Lieu privilégié, sa situation l’abrite. Une seule route et un chemin en crasse le relient aux autres quartiers de la ville. On est chez soi. Quiconque y entre est aussitôt épié, évalué, accueilli parfois avec méfiance avant d’y être admis.Époque privilégiée, c’est le début des années 5O. La BTT est en plein essor, chacun y trouve du travail. C’est encore le baby-boom, les naissances sont nombreuses et le quartier s’enrichit de sa jeunesse.

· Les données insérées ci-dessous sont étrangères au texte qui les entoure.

## config.mk

```make
export PLATFORM = sky130hd
export DESIGN_NAME = sensor_window_average_monitor
export DESIGN_NICKNAME = d
export VERILOG_FILES = /design/src/rtl/swam_pkg.sv /design/src/rtl/swam_window.sv /design/src/rtl/sensor_window_average_monitor.sv
export SDC_FILE = /design/constraint.sdc
export NUM_CORES = 2
export LEC_CHECK = 0
export ABC_AREA = 1
export BUFFER_PORTS_ARGS = -buffer_cell sky130_fd_sc_hd__buf_4
export CORE_ASPECT_RATIO = 1.4
export CORE_MARGIN = 2
export CORE_UTILIZATION = 50
export CTS_CLUSTER_DIAMETER = 40
export DETAILED_ROUTE_END_ITERATION = 7
export GPL_ROUTABILITY_DRIVEN = 0
export PLACE_DENSITY = 0.66
export SLEW_MARGIN = 10
export SYNTH_ARGS = -nofsm -noshare
export SYNTH_HDL_FRONTEND = slang
export SYNTH_SLANG_ARGS = --single-unit
```

## constraint.sdc

```tcl
create_clock -name clk -period 8.97 [get_ports clk]
set_clock_uncertainty 0.05 [all_clocks]
set_input_delay 0.4485 -clock clk [delete_from_list [all_inputs] [get_ports clk]]
set_output_delay 0.4485 -clock clk [all_outputs]
set_load 0.05 [all_outputs]
```

## src/rtl/swam_pkg.sv

```systemverilog
// ----------------------------------------------------------------------------
// swam_pkg
// Shared types and constants for the sensor window average monitor.
// ----------------------------------------------------------------------------
package swam_pkg;

	localparam int TABLE_DEPTH   = 16;
	localparam int WINDOW_LENGTH = 5;

	localparam int SLOT_W   = (TABLE_DEPTH > 1) ? $clog2(TABLE_DEPTH) : 1;
	localparam int CNT_W    = $clog2(WINDOW_LENGTH + 1);
	localparam int WIN_DEPTH = TABLE_DEPTH * WINDOW_LENGTH;
	localparam int WIN_AW   = (WIN_DEPTH > 1) ? $clog2(WIN_DEPTH) : 1;

	// window sum, its magnitude and the reciprocal divide
	localparam int SUM_W  = 17 + $clog2(WINDOW_LENGTH);
	localparam int MAG_W  = SUM_W - 1;
	localparam int SH     = MAG_W;
	localparam int PROD_W = MAG_W + SH + 1;
	localparam logic [SH:0] RECIP = (SH + 1)'((64'd1 << SH) / WINDOW_LENGTH);

	localparam int CFG_IDX_W = 8;
	localparam logic [CFG_IDX_W-1:0] CFG_MIN_THRESHOLD = 8'd0;
	localparam logic [CFG_IDX_W-1:0] CFG_MAX_THRESHOLD = 8'd1;

	localparam logic FUNC_MAP    = 1'b0;
	localparam logic FUNC_SAMPLE = 1'b1;

	localparam logic [2:0] ST_MAPPED    = 3'd0;
	localparam logic [2:0] ST_DUPLICATE = 3'd1;
	localparam logic [2:0] ST_FULL      = 3'd2;
	localparam logic [2:0] ST_UNMAPPED  = 3'd3;
	localparam logic [2:0] ST_STORED    = 3'd4;

	typedef struct packed {
		logic               func;
		logic [15:0]        probe_id;
		logic [15:0]        room;
		logic signed [15:0] sample_value;
		logic [31:0]        sample_time;
	} req_t;

	typedef struct packed {
		logic [2:0]         status;
		logic [15:0]        room_of_sensor;
		logic signed [15:0] average;
		logic               average_valid;
		logic               too_hot;
		logic               too_cold;
		logic [31:0]        last_time;
	} rsp_t;

	typedef struct packed {
		logic               en;
		logic [WIN_AW-1:0]  addr;
		logic signed [15:0] data;
	} win_wr_t;

	typedef struct packed {
		logic              start;
		logic [WIN_AW-1:0] base;
	} win_cmd_t;

	typedef struct packed {
		logic               done;
		logic signed [15:0] avg;
	} win_res_t;

endpackage

```

## src/rtl/swam_window.sv

```systemverilog
// ----------------------------------------------------------------------------
// swam_window
// Sample ring storage for all slots, with a sequential window sum and a
// divide by the window length, truncated toward zero.
// ----------------------------------------------------------------------------
module swam_window import swam_pkg::*; (
	input  logic     clk,
	input  logic     arst_n,
	input  win_wr_t  wr,
	input  win_cmd_t cmd,
	output win_res_t res
);

	localparam logic [2:0] P_IDLE  = 3'd0;
	localparam logic [2:0] P_READ  = 3'd1;
	localparam logic [2:0] P_DRAIN = 3'd2;
	localparam logic [2:0] P_MUL   = 3'd3;
	localparam logic [2:0] P_FIX   = 3'd4;
	localparam logic [2:0] P_DONE  = 3'd5;

	logic signed [15:0] mem [WIN_DEPTH];

	logic [2:0]         ph_q;
	logic [WIN_AW-1:0]  rd_addr_q;
	logic [CNT_W-1:0]   issue_q;
	logic               rd_vld_q;
	logic signed [15:0] rd_data_q;
	logic signed [SUM_W-1:0] acc_q;
	logic [MAG_W-1:0]   mag_q;
	logic               neg_q;
	logic [PROD_W-1:0]  prod_q;
	logic signed [15:0] avg_q;

	logic [MAG_W-1:0] mag;
	logic [MAG_W-1:0] q_est;
	logic [MAG_W-1:0] rem;
	logic [MAG_W-1:0] q_fix;

	always_comb begin
		mag   = acc_q[SUM_W-1] ? MAG_W'(-acc_q) : MAG_W'(acc_q);
		q_est = prod_q[SH +: MAG_W];
		rem   = mag_q - MAG_W'(q_est * WINDOW_LENGTH);
		// reciprocal estimate is low by at most one
		q_fix = q_est + MAG_W'(rem >= MAG_W'(WINDOW_LENGTH));
	end

	always_ff @(posedge clk) begin
		if (wr.en) begin
			mem[wr.addr] <= wr.data;
		end
		if (ph_q == P_READ) begin
			rd_data_q <= mem[rd_addr_q];
		end
	end

	always_ff @(posedge clk or negedge arst_n) begin
		if (!arst_n) begin
			ph_q     <= P_IDLE;
			rd_vld_q <= 1'b0;
			issue_q  <= '0;
		end else begin
			rd_vld_q <= (ph_q == P_READ);
			case (ph_q)
				P_IDLE: begin
					if (cmd.start) begin
						issue_q <= '0;
						ph_q    <= P_READ;
					end
				end
				P_READ: begin
					issue_q <= issue_q + 1'b1;
					if (issue_q == CNT_W'(WINDOW_LENGTH - 1)) begin
						ph_q <= P_DRAIN;
					end
				end
				P_DRAIN: ph_q <= P_MUL;
				P_MUL:   ph_q <= P_FIX;
				P_FIX:   ph_q <= P_DONE;
				P_DONE:  ph_q <= P_IDLE;
				default: ph_q <= P_IDLE;
			endcase
		end
	end

	always_ff @(posedge clk) begin
		if (ph_q == P_IDLE && cmd.start) begin
			rd_addr_q <= cmd.base;
			acc_q     <= '0;
		end else begin
			if (ph_q == P_READ) begin
				rd_addr_q <= rd_addr_q + 1'b1;
			end
			if (rd_vld_q) begin
				acc_q <= acc_q + SUM_W'(rd_data_q);
			end
		end
		if (ph_q == P_MUL) begin
			mag_q  <= mag;
			neg_q  <= acc_q[SUM_W-1];
			prod_q <= PROD_W'(mag) * PROD_W'(RECIP);
		end
		if (ph_q == P_FIX) begin
			avg_q <= neg_q ? 16'(-q_fix) : 16'(q_fix);
		end
	end

	assign res.done = (ph_q == P_DONE);
	assign res.avg  = avg_q;

endmodule

```

## src/rtl/sensor_window_average_monitor.sv

```systemverilog
// ----------------------------------------------------------------------------
// sensor_window_average_monitor
// Maps sensors to rooms and keeps a moving average per sensor. One item is
// taken at a time: req_stall stays high from the accepted beat until its
// result is loaded into the output register. Every item scans the whole slot
// table, one entry per cycle. A sample that completes its window also reads
// the ring one sample per cycle and runs the divide by the window length.
// Thresholds are to be written through the cfg port only while idle, a rule
// the user keeps; the block itself leaves it unenforced.
// ----------------------------------------------------------------------------
module sensor_window_average_monitor import swam_pkg::*; (
	input  logic                 clk,
	input  logic                 arst_n,
	input  logic                 req_valid,
	output logic                 req_stall,
	input  req_t                 req,
	output logic                 rsp_valid,
	input  logic                 rsp_stall,
	output rsp_t                 rsp,
	input  logic                 cfg_valid,
	output logic                 cfg_ready,
	input  logic [CFG_IDX_W-1:0] cfg_index,
	input  logic [15:0]          cfg_data
);

	localparam logic [2:0] S_IDLE   = 3'd0;
	localparam logic [2:0] S_SCAN   = 3'd1;
	localparam logic [2:0] S_DECIDE = 3'd2;
	localparam logic [2:0] S_SUM    = 3'd3;
	localparam logic [2:0] S_OUT    = 3'd4;

	logic [2:0]  state_q;
	logic signed [15:0] min_thr_q;
	logic signed [15:0] max_thr_q;

	logic              valid_q  [TABLE_DEPTH];
	logic [15:0]       sensor_q [TABLE_DEPTH];
	logic [15:0]       room_q   [TABLE_DEPTH];
	logic [31:0]       time_q   [TABLE_DEPTH];
	logic [CNT_W-1:0]  pos_q    [TABLE_DEPTH];
	logic [CNT_W-1:0]  cnt_q    [TABLE_DEPTH];

	req_t              req_q;
	rsp_t              res_q;
	rsp_t              rsp_q;
	logic              rsp_valid_q;
	logic [SLOT_W-1:0] scan_q;
	logic [SLOT_W-1:0] slot_q;
	logic [SLOT_W-1:0] free_q;
	logic              found_q;
	logic              free_found_q;

	logic              hit;
	logic [CNT_W-1:0]  p_use;
	logic [CNT_W-1:0]  p_next;
	logic [CNT_W-1:0]  pos_new;
	logic [CNT_W-1:0]  cnt_new;
	logic              win_full;
	logic              store;
	logic [WIN_AW-1:0] slot_base;
	rsp_t              dec_res;
	rsp_t              avg_res;

	win_wr_t  win_wr;
	win_cmd_t win_cmd;
	win_res_t win_res;

	always_comb begin
		hit       = valid_q[scan_q] && (sensor_q[scan_q] == req_q.probe_id);
		p_use     = (pos_q[slot_q] >= CNT_W'(WINDOW_LENGTH)) ? '0 : pos_q[slot_q];
		p_next    = p_use + 1'b1;
		pos_new   = (p_next >= CNT_W'(WINDOW_LENGTH)) ? '0 : p_next;
		cnt_new   = (cnt_q[slot_q] < CNT_W'(WINDOW_LENGTH)) ? cnt_q[slot_q] + 1'b1
			: cnt_q[slot_q];
		win_full  = (cnt_new >= CNT_W'(WINDOW_LENGTH));
		store     = (state_q == S_DECIDE) && (req_q.func == FUNC_SAMPLE) && found_q;
		slot_base = WIN_AW'(slot_q * WINDOW_LENGTH);

		win_wr.en     = store;
		win_wr.addr   = slot_base + WIN_AW'(p_use);
		win_wr.data   = req_q.sample_value;
		win_cmd.start = store && win_full;
		win_cmd.base  = slot_base;
	end

	// result of the table decision, and the same with the average folded in
	always_comb begin
		dec_res = '0;
		if (req_q.func == FUNC_MAP) begin
			if (found_q) begin
				dec_res.status         = ST_DUPLICATE;
				dec_res.room_of_sensor = room_q[slot_q];
				dec_res.last_time      = time_q[slot_q];
			end else if (!free_found_q) begin
				dec_res.status = ST_FULL;
			end else begin
				dec_res.status         = ST_MAPPED;
				dec_res.room_of_sensor = req_q.room;
			end
		end else if (!found_q) begin
			dec_res.status = ST_UNMAPPED;
		end else begin
			dec_res.status         = ST_STORED;
			dec_res.room_of_sensor = room_q[slot_q];
			dec_res.last_time      = req_q.sample_time;
		end

		avg_res               = res_q;
		avg_res.average       = win_res.avg;
		avg_res.average_valid = 1'b1;
		avg_res.too_hot       = (win_res.avg > max_thr_q);
		avg_res.too_cold      = (win_res.avg < min_thr_q);
	end

	swam_window u_window (
		.clk    (clk),
		.arst_n (arst_n),
		.wr     (win_wr),
		.cmd    (win_cmd),
		.res    (win_res)
	);

	// control, thresholds and per-slot counters
	always_ff @(posedge clk or negedge arst_n) begin
		if (!arst_n) begin
			state_q      <= S_IDLE;
			min_thr_q    <= 16'sh8000;
			max_thr_q    <= 16'sh7FFF;
			rsp_valid_q  <= 1'b0;
			scan_q       <= '0;
			found_q      <= 1'b0;
			free_found_q <= 1'b0;
			for (int i = 0; i < TABLE_DEPTH; i++) begin
				valid_q[i] <= 1'b0;
				time_q[i]  <= '0;
				pos_q[i]   <= '0;
				cnt_q[i]   <= '0;
			end
		end else begin
			if (cfg_valid && cfg_ready) begin
				if (cfg_index == CFG_MIN_THRESHOLD) begin
					min_thr_q <= cfg_data;
				end else if (cfg_index == CFG_MAX_THRESHOLD) begin
					max_thr_q <= cfg_data;
				end
			end
			if (state_q == S_OUT && (!rsp_valid_q || !rsp_stall)) begin
				rsp_valid_q <= 1'b1;
			end else if (!rsp_stall) begin
				rsp_valid_q <= 1'b0;
			end
			case (state_q)
				S_IDLE: begin
					if (req_valid) begin
						scan_q       <= '0;
						found_q      <= 1'b0;
						free_found_q <= 1'b0;
						state_q      <= S_SCAN;
					end
				end
				S_SCAN: begin
					if (hit && !found_q) begin
						found_q <= 1'b1;
					end
					if (!valid_q[scan_q] && !free_found_q) begin
						free_found_q <= 1'b1;
					end
					scan_q <= scan_q + 1'b1;
					if (scan_q == SLOT_W'(TABLE_DEPTH - 1)) begin
						state_q <= S_DECIDE;
					end
				end
				S_DECIDE: begin
					state_q <= S_OUT;
					if (req_q.func == FUNC_MAP) begin
						if (!found_q && free_found_q) begin
							valid_q[free_q] <= 1'b1;
							time_q[free_q]  <= '0;
							pos_q[free_q]   <= '0;
							cnt_q[free_q]   <= '0;
						end
					end else if (found_q) begin
						pos_q[slot_q]  <= pos_new;
						cnt_q[slot_q]  <= cnt_new;
						time_q[slot_q] <= req_q.sample_time;
						if (win_full) begin
							state_q <= S_SUM;
						end
					end
				end
				S_SUM: begin
					if (win_res.done) begin
						state_q <= S_OUT;
					end
				end
				S_OUT: begin
					if (!rsp_valid_q || !rsp_stall) begin
						state_q <= S_IDLE;
					end
				end
				default: state_q <= S_IDLE;
			endcase
		end
	end

	// payload: request copy, table ids and rooms, result
	always_ff @(posedge clk) begin
		case (state_q)
			S_IDLE: begin
				if (req_valid) begin
					req_q <= req;
				end
			end
			S_SCAN: begin
				if (hit && !found_q) begin
					slot_q <= scan_q;
				end
				if (!valid_q[scan_q] && !free_found_q) begin
					free_q <= scan_q;
				end
			end
			S_DECIDE: begin
				res_q <= dec_res;
				if (req_q.func == FUNC_MAP && !found_q && free_found_q) begin
					sensor_q[free_q] <= req_q.probe_id;
					room_q[free_q]   <= req_q.room;
				end
			end
			S_SUM: begin
				if (win_res.done) begin
					res_q <= avg_res;
				end
			end
			S_OUT: begin
				if (!rsp_valid_q || !rsp_stall) begin
					rsp_q <= res_q;
				end
			end
			default: ;
		endcase
	end

	assign req_stall = (state_q != S_IDLE);
	assign rsp_valid = rsp_valid_q;
	assign rsp       = rsp_q;
	assign cfg_ready = 1'b1;

	// a window sum only follows the store of a sample to a mapped sensor
	a_sum_start: assert property (@(posedge clk) disable iff (!arst_n)
		win_cmd.start |-> (found_q && req_q.func == FUNC_SAMPLE))
		else $error("window sum started without a mapped sample");

	// the averaging unit finishes only while the sequencer waits for it
	a_done_in_sum: assert property (@(posedge clk) disable iff (!arst_n)
		win_res.done |-> (state_q == S_SUM))
		else $error("window result outside of sum wait");

	// a matched slot is a live table entry
	a_slot_live: assert property (@(posedge clk) disable iff (!arst_n)
		(state_q == S_DECIDE && found_q) |-> valid_q[slot_q])
		else $error("matched slot is not valid");

	// an average is only reported on a stored sample beat
	a_avg_status: assert property (@(posedge clk) disable iff (!arst_n)
		(rsp_valid && rsp.average_valid) |-> (rsp.status == ST_STORED))
		else $error("average reported on a non-sample beat");

endmodule

```

# == Word-level counts from Yosys, hierarchy flattened ==
# Memories as Yosys holds them, arrays and structs flattened. A register that Yosys moved wholly into a read port is not among the register bits.
# Index checks and enable logic that the tools add are counted.
# totals
register_bits,1001
ramBits,1792
out_inout_bits,73
n_memories,3
# memory_table
memory,depth,width,rd,rd_clocked_by_memory_dff,wr,line,text
u_window.mem,80,16,1,1,1,swam_window.sv:21,logic signed [15:0] mem [WIN_DEPTH];
room_q,16,16,1,1,1,sensor_window_average_monitor.sv:38,logic [15:0] room_q [TABLE_DEPTH];
sensor_q,16,16,1,0,1,sensor_window_average_monitor.sv:37,logic [15:0] sensor_q [TABLE_DEPTH];
# op_classes
add_sub_neg,11
n_mul,3
n_lt_le_gt_ge,12
n_eq_ne,23
n_mux,80
n_bitwise,12
reduce_logical,44
# ops
cell,n
512-bit two-way mux,3
512-bit AND,1
512-bit bitwise mux,1
512-bit inverter,1
48-bit two-way mux,6
32-bit demux with 4-bit select,2
32-bit two-way mux,7
70-bit one-hot mux with 2 select lines,1
32-bit binary-select mux with 4-bit select,1
48-bit AND,2
48-bit bitwise mux,2
3-bit two-way mux,20
51-bit two-way mux,1
16-bit two-way mux,3
48-bit inverter,1
19-bit two-way mux,2
19-bit by 17-bit multiplier with 36-bit output (second input constant),1
3-bit one-hot mux with 5 select lines,2
3-bit binary-select mux with 4-bit select,2
3-bit demux with 4-bit select,2
20-bit by 16-bit adder with 20-bit output,1
2-bit AND reduction,10
19-bit by 3-bit greater-or-equal comparator with 1-bit output (second input constant),1
17-bit by 3-bit multiplier with 19-bit output (second input constant),1
other kinds (45),111

# == Depth between registers and ports, before layout ==
# depth
word_depth,12
depth_mapped,34
depth_no_buf,34

# == By module ==
# From an unflattened synthesis, not the netlist that was laid out.
# hier_totals
cells_unflattened,10830
area_unflattened_um2,122373.6
# by_module_without_submodules
module,instances,cells_per_inst,area_each_um2,seq_area_each_um2
swam_window,1,5396,63558.5,41294.6
sensor_window_average_monitor,1,5434,58815.2,39017.4

# == Worst setup path after synthesis ==
# Ideal clock, no wire load.
# synth_path
path_kind,reg2reg
startpoint,reg u_window.acc_q[0]
endpoint,reg u_window.prod_q[31] (data pin)
setup_ps,258
t_arrival_ps,5990
required_time_ps,8662
path_slack_ps,2672
path_stages_with_launch,28
synth_period_minus_slack_ps,6298
cell_sequence,dfxtp_1 inv_1 ha_1 inv_1 nor3_1 nand2_1 nor3_1 nand4_1 nand2_1 o21a_1 o21ai_0 xor2_1 ha_1 inv_1 ha_1 fa_1 fa_1 fa_1 inv_1 fa_1 inv_1 ha_1 nand2_1 nor3_1 nand4_1 o21ai_0 a21oi_1 xnor2_1
# synth_via
elab_chain_cells,3
# synth_lines
element,line,text
start: declaration,swam_window.sv:28,logic signed [SUM_W-1:0] acc_q;
start signal: assignment,swam_window.sv:94,acc_q <= acc_q + SUM_W'(rd_data_q);
19-bit negation,swam_window.sv:40,mag = acc_q[SUM_W-1] ? MAG_W'(-acc_q) : MAG_W'(acc_q);
19-bit two-way mux,swam_window.sv:40,
via u_window.mag[18],swam_window.sv:34,logic [MAG_W-1:0] mag;
19-bit by 17-bit multiplier with 36-bit output,swam_window.sv:100,prod_q <= PROD_W'(mag) * PROD_W'(RECIP);
end signal: assignment,swam_window.sv:100,
end: declaration,swam_window.sv:31,logic [PROD_W-1:0] prod_q;
# The timed path passes the listed nets, and every way through them passes these cells.
# A chain may end at the register's enable or synchronous reset.

# == Worst setup path in the final report ==
# Same ends and word-level chain as after synthesis.

==> impl_metrics.ini <==
[worst_setup_path]
cp_max_fo = 7
crit_type = flop to flop
required_ns = 9.53
critPathLaunchType = flop
crit_path_end_kind = flop
worstPathArrival_ns = 8.03

[sta]
setup_viol = 0
hold_viol_final = 0
fin_crit_ns = 7.47
hold_ws_ns = 0.0847
max_slew_margin_pct = 15.2
layout_setup_ws_ns = 1.50
drv_slew = 0
worst_pin_slew_ns = 1.27
finalCritPeriodShare_pct = 83.3
max_freq_mhz = 134
rsz0062_at_grt = no
tns_ns = 0

[status]
status = complete, but fails checks
violations = design-rule violations

[die]
core_area_um2 = 243000
fp.dieArea_um2 = 248000
die_w_um = 422
boundaryPins = 183
std_cell_rows = 214
start_util_pct = 50.3
die_y_um = 589

[synthesis]
syn_inst = 10800
synth_seq_area_share_pct = 65.8
ys_ff_latch = 2794
synth-adder-area-share_pct = 4.47
yosys_warnings = 0
netlist_area_um2 = 122000
async_reset_ff_share_pct = 24.1
synth-xor-area-share_pct = 0.624
synth_ff_type = edfxtp_1
synth_compound_area_share_pct = 13.4
synth_cell_types = 61
synth_top_family_by_area = compound AO/OA/AOI/OAI gates
synthSimpleGateAreaFrac_pct = 9.93
synth_edf_count = 2097
syn-num-nets = 11200
syn_avg_cell_area_um2 = 11.3
yosys-mux-area-fraction_pct = 0

[cells_and_area]
synthToLayoutAreaGrowth_pct = 13.4
final_core_util_pct = 57.0
final_cell_area_um2 = 138000
fin_nets = 11400
instances_no_fill = 14500
mostFrequentLayoutCells = edfxtp_1, nor2_1, nand2_1
nFillCells = 19600
seqCellArea_um2 = 80300
drive_gt1_share_pct = 9.45
multi_input_area_um2 = 35000
final_common_cell = edfxtp_1

[global_routing]
grt_pass1_wl_mm = 527
antenna_found_initial = 4
grt_max_degree = 191
grt-ovfl-total = 0
grt_use_total_pct = 27.7
grt_pass1_vias = 86800

[placed_design]
post-place-ws_ns = 1.59
dp_cells = 13800
placed_area_um2 = 127000
portBuffers = 181
place_hpwl_mm = 202

[power]
vdd_drop_max_uv = 159
leakagePower_nw = 52.1
power_density_nw_per_um2 = 196
fin_total_pwr_mw = 27.1

[clock_network]
cts_made_buffers = 320
cts.sinks = 2794
h-tree-depth = 5
tritoncts = done
insertion_delay_ns = 0.89
cts_resized = 0
clkSlewWorstSetupHoldPaths_ns = 0.06
cts_root_buffer = clkbuf_16
clockBufferDepth = 4

[routing]
dr_total_vias = 86600
final_antenna_net_count = 0
drt-total-wl_mm = 351
first_iter_violations = 9238
wl_per_cell_um = 24.3
drt-pass1-iter-count = 8
viasPerCell = 5.99
drc_errors = 2

[worst_hold_path]
hold_class = input port to flop

[run]
maxCapViolCount = 0
cell usage after synthesis (7+ instances only):
cell type	instances	area share, %
o21ai_0	1198	4.9
nand3_1	325	1.3
nor3_1	37	0.15
buf_6	19	0.18
o22ai_1	862	4.4
inv_1	1085	3.3
dfxtp_1	24	0.39
a31oi_1	32	0.16
buf_1	35	0.11
o211ai_1	88	0.54
a221oi_1	7	0.050
fa_1	120	2.0
nor2_4	7	0.065
a22oi_1	55	0.34
nand2_1	1230	3.8
dfstp_2	16	0.34
buf_2	186	0.76
o21bai_1	27	0.17
xor2_1	61	0.44
buf_4	21	0.13
a22o_1	24	0.17
xnor2_1	26	0.19
ha_1	244	2.5
nor2_1	1308	4.0
clkbuf_1	368	1.1
a21o_1	15	0.092
a21oi_1	202	0.83
o21ai_1	43	0.18
edfxtp_1	2097	52
nand2_2	8	0.041
nand4_1	60	0.31
o22ai_2	10	0.10
dfrtp_1	657	13
o221ai_1	148	1.1
inv_2	35	0.11
kinds of logic after synthesis:
kind of cell / Yosys count
AND/OR/NAND/NOR: 3008
buffers and inverters: 1756
AO/OA/AOI/OAI: 2757
other: 1
XOR/XNOR: 87
flip-flops: 2794
adder cells (fa/ha/maj): 364
final timing paths:
kind / start / cells past startpoint / end / slack [ns]
max: u_window.acc_q[0] / 26 / u_window.prod_q[31] / 1.50
min: cfg_valid / 5 / max_thr_q[7] / 0.08
max reg2reg: u_window.acc_q[0] / 26 / u_window.prod_q[31] / 1.50
min reg2reg: res_q[33] / 0 / rsp[33] / 0.35
max in group asynchronous: arst_n / 4 / scan_q[0] / 6.30
min in group asynchronous: arst_n / 2 / time_q[500] / 0.10
flip-flops by register name, summed over array words and instances (netlist names), 51 cells and up, named ones only:
| register | flops |
|---|---|
| u_window.mem | 1280 |
| req_q | 81 |
| avg_res | 51 |
| sensor_q | 256 |
| time_q | 512 |
| rsp | 70 |
| room_q | 256 |
critical path, cell delays in order, from the launching register on:
cell	delay (ns)
dfxtp_1	0.38
inv_1	0.13
ha_1	0.15
inv_1	0.05
nor3_1	0.19
nand2_1	0.12
nor3_1	0.34
nand4_1	0.15
nand2_1	0.12
o21a_1	0.17
o21ai_0	0.11
xor2_1	0.50
ha_1	0.41
ha_1	0.35
fa_1	0.50
fa_1	0.54
inv_1	0.05
fa_1	0.48
inv_1	0.05
fa_1	0.43
ha_1	0.40
nand2_1	0.14
nor3_1	0.40
nand4_1	0.13
o21ai_0	0.53
a21oi_1	0.16
xnor2_1	0.16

Le « village nègre », subit les influences externes. La protection bienveillante des autorités de la BTT est grande. Les traditions catholiques sont fortes. Si nécessaire, le « village nègre » se retire, se resserre, se rassure. Pas de voiture, pas encore de télévision, à peine quelques postes de radio, alors les enfants occupent la rue, la défendent, la prêtent, en font leur terrain d’aventure avec la complaisance des adultes. Le « village nègre » appartient aux enfants. On y partage ses joies, ses peines, on cache avec difficulté ses envies, ses jalousies. Ce sont les premiers romans de l’amitié. Les quartiers alentour observent. On élabore des stratégies pour repousser les envieux et les possibles rivaux au delà des frontières. Ce n’est pas la guerre des boutons, mais on se méfie. Cinq garçons et cinq filles du même âge organisent leur communauté. Les relations dominent. Les émotions sont fortes. Les conflits sont fréquents mais toujours de courte durée.
Au « village nègre », on y dégote les cricris, accroupiot dans les genets, on y voit le « sépi » vendre ses baûgeottes et on y rencontre le « bec de poule », des creuchottes plein la poche. Le « village nègre » fleurira jusque tard dans l’adolescence. Adulte, il deviendra anonyme.